Estrogen action affects bone, skin, the brain and cardiovascular system, as well as other peripheral tissues in both men and women. Similarly, androgens are crucial directors of growth for pubertal growth during adolescence in both boys and girls, as well as in the formation and maintenance of the male reproductive system and for spermatogenesis. endocrine-disrupting compounds (EDCs) can either mimic estrogen and/or androgen, thereby acting as agonists hyperstimulating the given steroids effects in tissue by over-activating the steroid receptor through stronger conformational changes. In contrast, endocrine-disrupting compounds (EDCs) can also act as inhibitors, antagonists, blocking the steroids effects by simply binding to the receptor and blocking the entrance of other molecules. Bisphenol A and DES, as well as other anthropogenic chemicals, have been known since the 1930’s to have an uterotrophic estrogenic effect (IPCS, 2002; Yang et al, 2006). DDE and certain PCDs are known to have antiandrogenic alterations that have been postulated to cause demasculinization and feminization of male offspring, with the opposite effects seen in female offspring (Colborn et al, 1996).

Steroid Receptors, Endocrine-Disrupting Compounds (EDCs) and Breast Cancer

In addition to directly affecting the steroid receptor, endocrine-disrupting compounds (EDCs) can also affect the last step of estrogen synthesis by blocking the enzyme involved, aromatase, which allows the liver to subsequently clear circulating estrogen more easily (Brodie et al, 1999). Endocrine-disrupting compounds (EDCs) can also interact with circulating steroid binding proteins, which carry steroids throughout the circulation to distant organs and cells, as steroids are lipophilic and hydrophobic and therefore need serum transporters, such as sex hormone binding globulin (SHBG) (Kaminuma et al, 2000). Endocrine-disrupting compounds (EDCs) can bind to these molecules and take up space and/or displace other steroid molecules already bound, leading to variations in steroid blood levels. The most serious effects of endocrine-disrupting compounds (EDCs) however, are the ability of some to modify pre-existing steroids and create resistant forms that the body is unable to clear effectively. PCBs and PAHs, which are both products of combustion, are strong inhibitors of sulphotransferase-1, which is an enzyme, found in the liver that sulphates estrogen precursors, so they may become hydrophilic and lipophobic in order to allow them to enter the urine or stool to be excreted. Such suppression prolongs estrogen action and estrogen levels in the body, a change that has recently been linked to breast cancer (Sharpe et al, 2004; Yang et al, 2006).

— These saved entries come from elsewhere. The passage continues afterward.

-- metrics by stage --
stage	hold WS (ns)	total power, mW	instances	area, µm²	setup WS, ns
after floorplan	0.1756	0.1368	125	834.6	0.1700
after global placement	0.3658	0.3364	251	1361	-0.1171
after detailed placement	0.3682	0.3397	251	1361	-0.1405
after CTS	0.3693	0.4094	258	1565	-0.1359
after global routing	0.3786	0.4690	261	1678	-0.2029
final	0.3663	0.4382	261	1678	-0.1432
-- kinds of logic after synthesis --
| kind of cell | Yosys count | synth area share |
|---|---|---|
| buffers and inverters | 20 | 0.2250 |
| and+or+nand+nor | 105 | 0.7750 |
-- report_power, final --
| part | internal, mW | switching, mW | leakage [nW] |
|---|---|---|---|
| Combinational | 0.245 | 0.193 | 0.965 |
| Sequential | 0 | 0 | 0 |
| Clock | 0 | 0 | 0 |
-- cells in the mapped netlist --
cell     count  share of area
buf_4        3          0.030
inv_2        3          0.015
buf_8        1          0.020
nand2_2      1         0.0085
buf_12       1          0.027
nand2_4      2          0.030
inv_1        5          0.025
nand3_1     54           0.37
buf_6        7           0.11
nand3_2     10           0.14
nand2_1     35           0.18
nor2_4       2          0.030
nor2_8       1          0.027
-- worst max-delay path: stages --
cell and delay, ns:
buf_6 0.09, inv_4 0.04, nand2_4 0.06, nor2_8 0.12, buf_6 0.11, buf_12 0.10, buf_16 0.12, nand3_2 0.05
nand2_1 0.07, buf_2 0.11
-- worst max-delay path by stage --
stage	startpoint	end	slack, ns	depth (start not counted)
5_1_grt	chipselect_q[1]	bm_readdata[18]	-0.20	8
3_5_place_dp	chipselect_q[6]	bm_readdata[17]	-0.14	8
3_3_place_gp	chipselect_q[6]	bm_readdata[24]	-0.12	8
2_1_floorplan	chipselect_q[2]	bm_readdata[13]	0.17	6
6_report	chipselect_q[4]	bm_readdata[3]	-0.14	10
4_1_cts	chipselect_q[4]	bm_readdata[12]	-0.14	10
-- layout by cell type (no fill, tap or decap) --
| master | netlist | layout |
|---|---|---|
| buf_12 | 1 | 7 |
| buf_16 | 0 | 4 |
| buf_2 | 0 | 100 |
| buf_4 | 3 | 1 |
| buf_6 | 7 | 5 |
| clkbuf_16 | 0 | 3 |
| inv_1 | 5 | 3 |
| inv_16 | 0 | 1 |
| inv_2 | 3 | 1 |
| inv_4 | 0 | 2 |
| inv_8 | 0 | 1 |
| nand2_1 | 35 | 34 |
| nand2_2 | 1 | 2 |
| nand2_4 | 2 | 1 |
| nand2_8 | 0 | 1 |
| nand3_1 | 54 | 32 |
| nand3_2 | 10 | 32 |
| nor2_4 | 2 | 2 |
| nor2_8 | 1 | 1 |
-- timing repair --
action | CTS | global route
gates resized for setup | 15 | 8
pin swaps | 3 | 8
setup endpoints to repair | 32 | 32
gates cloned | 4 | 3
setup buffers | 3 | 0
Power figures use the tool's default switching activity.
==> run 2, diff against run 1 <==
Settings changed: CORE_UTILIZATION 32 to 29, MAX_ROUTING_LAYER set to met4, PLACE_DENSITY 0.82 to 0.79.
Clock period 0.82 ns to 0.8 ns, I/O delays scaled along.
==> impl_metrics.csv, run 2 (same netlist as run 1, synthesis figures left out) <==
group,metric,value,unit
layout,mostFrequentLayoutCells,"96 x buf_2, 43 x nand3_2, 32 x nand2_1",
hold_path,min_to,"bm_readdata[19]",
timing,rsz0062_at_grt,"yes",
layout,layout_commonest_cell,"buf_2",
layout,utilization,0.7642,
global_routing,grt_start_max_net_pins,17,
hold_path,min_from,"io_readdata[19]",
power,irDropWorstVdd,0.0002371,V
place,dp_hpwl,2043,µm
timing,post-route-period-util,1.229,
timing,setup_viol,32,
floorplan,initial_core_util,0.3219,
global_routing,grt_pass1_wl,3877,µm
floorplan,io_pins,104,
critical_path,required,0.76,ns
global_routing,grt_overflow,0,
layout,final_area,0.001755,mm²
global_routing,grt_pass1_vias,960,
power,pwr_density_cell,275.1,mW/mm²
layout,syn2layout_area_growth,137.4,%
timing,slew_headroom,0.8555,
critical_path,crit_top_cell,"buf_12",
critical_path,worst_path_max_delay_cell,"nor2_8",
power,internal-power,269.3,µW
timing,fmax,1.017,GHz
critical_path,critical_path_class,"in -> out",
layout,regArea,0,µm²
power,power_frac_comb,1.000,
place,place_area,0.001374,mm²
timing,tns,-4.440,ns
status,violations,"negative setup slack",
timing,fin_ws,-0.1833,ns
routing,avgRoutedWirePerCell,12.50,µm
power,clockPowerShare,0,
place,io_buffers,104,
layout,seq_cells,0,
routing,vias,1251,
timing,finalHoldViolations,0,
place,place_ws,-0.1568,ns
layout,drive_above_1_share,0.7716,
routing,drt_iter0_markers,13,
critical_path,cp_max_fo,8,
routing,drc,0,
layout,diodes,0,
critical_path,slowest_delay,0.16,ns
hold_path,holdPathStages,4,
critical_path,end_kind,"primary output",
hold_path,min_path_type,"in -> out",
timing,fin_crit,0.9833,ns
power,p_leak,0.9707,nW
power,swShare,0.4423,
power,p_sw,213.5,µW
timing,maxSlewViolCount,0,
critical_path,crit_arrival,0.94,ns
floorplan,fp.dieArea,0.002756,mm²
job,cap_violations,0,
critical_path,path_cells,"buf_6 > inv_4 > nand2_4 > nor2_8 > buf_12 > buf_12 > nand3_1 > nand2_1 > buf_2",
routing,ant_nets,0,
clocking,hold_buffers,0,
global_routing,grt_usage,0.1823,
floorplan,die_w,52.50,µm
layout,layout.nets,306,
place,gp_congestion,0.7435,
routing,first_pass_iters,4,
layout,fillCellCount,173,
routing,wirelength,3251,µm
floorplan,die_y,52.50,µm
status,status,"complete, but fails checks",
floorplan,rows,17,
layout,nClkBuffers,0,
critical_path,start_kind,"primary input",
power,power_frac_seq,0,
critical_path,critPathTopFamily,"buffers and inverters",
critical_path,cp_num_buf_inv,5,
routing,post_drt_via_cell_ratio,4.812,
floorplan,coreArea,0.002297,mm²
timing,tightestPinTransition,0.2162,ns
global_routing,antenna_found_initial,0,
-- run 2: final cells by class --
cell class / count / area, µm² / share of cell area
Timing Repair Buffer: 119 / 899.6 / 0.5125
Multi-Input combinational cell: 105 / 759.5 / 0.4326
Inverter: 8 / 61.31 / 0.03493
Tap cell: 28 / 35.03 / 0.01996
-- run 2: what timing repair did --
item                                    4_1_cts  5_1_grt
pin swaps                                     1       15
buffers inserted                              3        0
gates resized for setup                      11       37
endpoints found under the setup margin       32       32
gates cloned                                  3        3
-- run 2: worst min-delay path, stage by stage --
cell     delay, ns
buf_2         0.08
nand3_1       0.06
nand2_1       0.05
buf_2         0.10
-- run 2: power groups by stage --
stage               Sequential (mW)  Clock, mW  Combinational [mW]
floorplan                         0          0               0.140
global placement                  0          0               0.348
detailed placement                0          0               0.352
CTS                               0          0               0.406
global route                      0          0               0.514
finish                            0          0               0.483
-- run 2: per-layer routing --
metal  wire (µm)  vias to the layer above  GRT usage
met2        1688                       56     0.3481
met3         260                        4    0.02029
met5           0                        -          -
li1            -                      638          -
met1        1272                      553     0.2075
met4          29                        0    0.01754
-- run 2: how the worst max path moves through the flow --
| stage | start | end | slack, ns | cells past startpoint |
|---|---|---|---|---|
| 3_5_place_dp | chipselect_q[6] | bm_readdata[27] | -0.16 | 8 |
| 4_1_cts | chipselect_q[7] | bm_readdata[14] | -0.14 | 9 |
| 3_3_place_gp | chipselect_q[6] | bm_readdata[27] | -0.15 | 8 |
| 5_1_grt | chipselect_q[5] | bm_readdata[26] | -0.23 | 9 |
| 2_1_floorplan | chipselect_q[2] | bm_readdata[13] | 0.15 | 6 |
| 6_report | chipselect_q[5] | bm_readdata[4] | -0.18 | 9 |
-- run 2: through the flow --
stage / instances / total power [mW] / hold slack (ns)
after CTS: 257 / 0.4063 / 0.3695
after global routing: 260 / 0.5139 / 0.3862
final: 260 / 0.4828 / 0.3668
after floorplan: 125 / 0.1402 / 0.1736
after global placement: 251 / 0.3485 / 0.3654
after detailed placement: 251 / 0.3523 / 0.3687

Endocrine-Disrupting Compounds (EDCs) Future Health Threat

With such a diversity of actions and intrusion onto the human endocrine system, it is not a surprise that endocrine-disrupting compounds (EDCs) have become implicated in numerous disorders and syndromes, of which, similar to many endocrine-disrupting compounds (EDCs), are now on the rise and never did they exist prior to the 19th century. Moreover, endocrine-disrupting compounds (EDCs) pose a serious threat to the future of the human population.

 

References:

IPCS. 2002. Global assessment of state-the-science of endocrine disruptors, international programme of chemical safety. World Health Organization, Geneva: Switzerland.

Yang M, Park MS, and Lee HS. 2006. Endocrine Disrupting Chemicals: Human Exposure and Health Risks. J. Environmental Science and Health Part C. 24: 183-224.

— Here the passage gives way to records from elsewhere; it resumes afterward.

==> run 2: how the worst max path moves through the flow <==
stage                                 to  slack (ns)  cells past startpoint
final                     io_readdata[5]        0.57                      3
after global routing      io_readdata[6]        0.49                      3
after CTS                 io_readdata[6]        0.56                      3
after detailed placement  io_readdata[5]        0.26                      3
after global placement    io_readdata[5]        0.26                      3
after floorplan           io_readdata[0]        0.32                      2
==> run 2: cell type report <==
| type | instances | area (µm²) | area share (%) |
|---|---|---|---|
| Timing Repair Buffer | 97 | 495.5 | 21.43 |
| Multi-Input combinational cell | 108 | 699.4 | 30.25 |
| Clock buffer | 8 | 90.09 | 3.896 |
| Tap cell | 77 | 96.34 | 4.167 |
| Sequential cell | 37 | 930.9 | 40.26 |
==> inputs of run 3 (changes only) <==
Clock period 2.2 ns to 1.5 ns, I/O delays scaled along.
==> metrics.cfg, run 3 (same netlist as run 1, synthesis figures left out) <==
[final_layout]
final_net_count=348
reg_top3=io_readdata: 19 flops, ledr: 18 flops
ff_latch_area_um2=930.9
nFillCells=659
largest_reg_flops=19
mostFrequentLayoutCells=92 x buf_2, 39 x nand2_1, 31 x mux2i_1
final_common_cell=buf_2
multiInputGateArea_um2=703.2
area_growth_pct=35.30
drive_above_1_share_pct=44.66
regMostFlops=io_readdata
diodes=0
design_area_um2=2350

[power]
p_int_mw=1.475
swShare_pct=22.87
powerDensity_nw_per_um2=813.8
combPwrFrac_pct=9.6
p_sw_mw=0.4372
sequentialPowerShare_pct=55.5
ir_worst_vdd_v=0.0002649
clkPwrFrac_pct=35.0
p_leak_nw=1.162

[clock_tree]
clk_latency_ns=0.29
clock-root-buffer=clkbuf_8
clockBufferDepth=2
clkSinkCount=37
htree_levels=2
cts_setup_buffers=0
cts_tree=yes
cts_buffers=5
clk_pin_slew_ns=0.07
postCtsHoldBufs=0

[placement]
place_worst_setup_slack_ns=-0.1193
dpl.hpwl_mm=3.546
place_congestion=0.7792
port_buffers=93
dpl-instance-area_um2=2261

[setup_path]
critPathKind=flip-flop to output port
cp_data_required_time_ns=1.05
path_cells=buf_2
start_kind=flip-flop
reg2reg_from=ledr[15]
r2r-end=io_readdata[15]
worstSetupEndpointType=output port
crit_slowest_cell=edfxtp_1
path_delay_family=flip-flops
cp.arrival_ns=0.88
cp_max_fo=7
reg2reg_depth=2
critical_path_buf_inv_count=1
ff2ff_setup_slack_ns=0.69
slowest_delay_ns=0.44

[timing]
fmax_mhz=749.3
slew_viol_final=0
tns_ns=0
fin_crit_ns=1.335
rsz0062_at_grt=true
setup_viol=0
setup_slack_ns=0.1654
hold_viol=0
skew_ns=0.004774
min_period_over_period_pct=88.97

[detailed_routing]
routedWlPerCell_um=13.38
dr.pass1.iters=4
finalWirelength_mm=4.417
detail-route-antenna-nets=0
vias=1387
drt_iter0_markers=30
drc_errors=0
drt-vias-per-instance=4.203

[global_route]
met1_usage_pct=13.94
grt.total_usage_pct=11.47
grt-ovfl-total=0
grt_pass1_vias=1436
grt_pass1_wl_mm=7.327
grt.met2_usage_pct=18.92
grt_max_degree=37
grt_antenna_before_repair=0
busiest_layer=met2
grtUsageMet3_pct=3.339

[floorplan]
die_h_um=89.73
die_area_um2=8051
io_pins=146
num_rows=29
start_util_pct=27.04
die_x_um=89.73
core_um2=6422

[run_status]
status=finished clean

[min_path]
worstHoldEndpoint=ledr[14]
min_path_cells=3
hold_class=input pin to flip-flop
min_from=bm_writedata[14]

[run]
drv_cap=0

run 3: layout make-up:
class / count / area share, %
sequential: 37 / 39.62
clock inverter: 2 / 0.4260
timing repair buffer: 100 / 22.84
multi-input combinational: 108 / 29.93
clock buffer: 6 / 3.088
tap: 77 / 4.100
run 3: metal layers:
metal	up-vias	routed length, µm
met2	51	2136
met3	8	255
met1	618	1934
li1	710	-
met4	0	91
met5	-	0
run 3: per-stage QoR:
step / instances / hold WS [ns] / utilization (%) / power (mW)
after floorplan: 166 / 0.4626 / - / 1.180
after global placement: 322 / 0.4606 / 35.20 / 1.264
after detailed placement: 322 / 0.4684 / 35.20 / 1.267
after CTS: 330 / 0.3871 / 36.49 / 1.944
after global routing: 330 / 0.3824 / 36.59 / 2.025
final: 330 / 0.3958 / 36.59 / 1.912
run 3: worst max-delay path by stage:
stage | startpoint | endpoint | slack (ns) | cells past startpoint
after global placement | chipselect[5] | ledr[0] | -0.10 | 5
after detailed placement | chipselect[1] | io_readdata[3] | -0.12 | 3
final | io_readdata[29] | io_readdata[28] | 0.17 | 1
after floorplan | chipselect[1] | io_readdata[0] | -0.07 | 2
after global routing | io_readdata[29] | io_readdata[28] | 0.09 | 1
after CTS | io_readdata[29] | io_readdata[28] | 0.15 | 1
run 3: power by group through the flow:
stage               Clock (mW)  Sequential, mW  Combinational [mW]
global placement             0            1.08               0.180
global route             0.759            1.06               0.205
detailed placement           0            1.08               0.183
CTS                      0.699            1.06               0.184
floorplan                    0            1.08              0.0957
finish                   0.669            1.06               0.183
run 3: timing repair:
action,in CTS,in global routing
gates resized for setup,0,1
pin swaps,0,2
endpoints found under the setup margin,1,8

Colborn T., Dumandski D., and Myers J.P. 1996. Our Stolen Future. New York.

Brodie A., Dowsett M., Lonning P., and Miller W. 1999. Aromatase and its inhibitors: new biology and clinical perspectives. Endocrine-Related Cancer. 6(2):127-130.

Kaminuma T., Nakano T., Nakata K., and Takai-Igarashi T. 2000. Modeling of signalling pathways for endocrine disruptors. BioSystems. 55:23-31

Yang M, Park MS, and Lee HS. 2006. Endocrine Disrupting Chemicals: Human Exposure and Health Risks. J. Environmental Science and Health Part C. 24: 183-224.